Opublikowano: 22.01.2015 | Kategorie: Prawo, Publicystyka

Liczba wyświetleń: 1004

Brzmi to jak ironiczny żart, ale nim nie jest. Niespełna tydzień po wielkim marszu jedności w obronie „wolności słowa” w Paryżu, władze francuskie wsadziły do więzienia nastolatka za… ironizowanie. Oficjalny zarzut, jaki mu postawiono, to „wspieranie terroryzmu”. Cóż on takiego zrobił? Ano, zamieścił na swoim koncie Facebook poniższy rysunek, który pierwotnie ukazał się 7 stycznia b.r. na stronie francuskiego satyryka Dieudonné, któremu kilka dni wcześniej postawiono podobny zarzut, bo powiedział: „Jestem Charlie Coulibaly”, chcąc dać wyraz temu, że jego również traktuje się jak terrorystę.


Wspieranie terroryzmu: prześmiewcza okładka magazynu satyrycznego
„Charlie Hebdo”, która pojawiła się w sieci po zamachach w Paryżu. Karykaturę opatrzono podpisem:
“Charlie Hebdo to gówno. Nie zatrzymuje kul.”

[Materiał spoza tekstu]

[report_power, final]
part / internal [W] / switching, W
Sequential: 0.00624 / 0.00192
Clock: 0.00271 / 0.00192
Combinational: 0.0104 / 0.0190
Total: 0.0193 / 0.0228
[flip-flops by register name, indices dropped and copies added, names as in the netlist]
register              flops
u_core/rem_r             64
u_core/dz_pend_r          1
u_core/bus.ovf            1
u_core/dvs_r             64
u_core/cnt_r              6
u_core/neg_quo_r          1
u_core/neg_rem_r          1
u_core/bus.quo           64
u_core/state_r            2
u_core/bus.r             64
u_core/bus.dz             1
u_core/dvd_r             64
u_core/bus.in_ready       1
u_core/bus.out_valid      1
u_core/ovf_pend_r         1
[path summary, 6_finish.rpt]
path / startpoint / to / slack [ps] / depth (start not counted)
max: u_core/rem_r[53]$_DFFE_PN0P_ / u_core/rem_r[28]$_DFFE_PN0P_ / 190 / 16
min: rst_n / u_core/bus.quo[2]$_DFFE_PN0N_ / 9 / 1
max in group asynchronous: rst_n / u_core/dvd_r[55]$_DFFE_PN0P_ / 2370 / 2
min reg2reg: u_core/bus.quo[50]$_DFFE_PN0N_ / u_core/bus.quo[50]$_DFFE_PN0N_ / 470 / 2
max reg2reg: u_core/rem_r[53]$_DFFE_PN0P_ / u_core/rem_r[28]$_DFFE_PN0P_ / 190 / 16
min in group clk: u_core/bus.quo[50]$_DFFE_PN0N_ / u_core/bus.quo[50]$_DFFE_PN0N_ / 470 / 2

A oto oficjalna wersja okładki z lipca 2013:


Obrona wolności: okładka magazynu satyrycznego “Charlie Hebdo” z lipca 2013, szydząca
z egipskich protestantów zamordowanych po krwawym zamachu stanu. Karykaturę opatrzono podpisem:
„Koran to gówno. Nie zatrzymuje kul”.

Jeśli rzeczywiście tak przedstawiała się sytuacja, to ten incydent stanowi kolejny dowód na to, że Francja coraz bardziej przesiąknięta jest atmosferą hipokryzji i selektywnie stosowanej wolności słowa. Szydzisz z islamu i muzułmanów – wspierasz wolność słowa, drwisz i obrażasz tych, którzy znieważają muzułmanów (stosując dokładnie te same środki wyrazu) – trafiasz za kratki.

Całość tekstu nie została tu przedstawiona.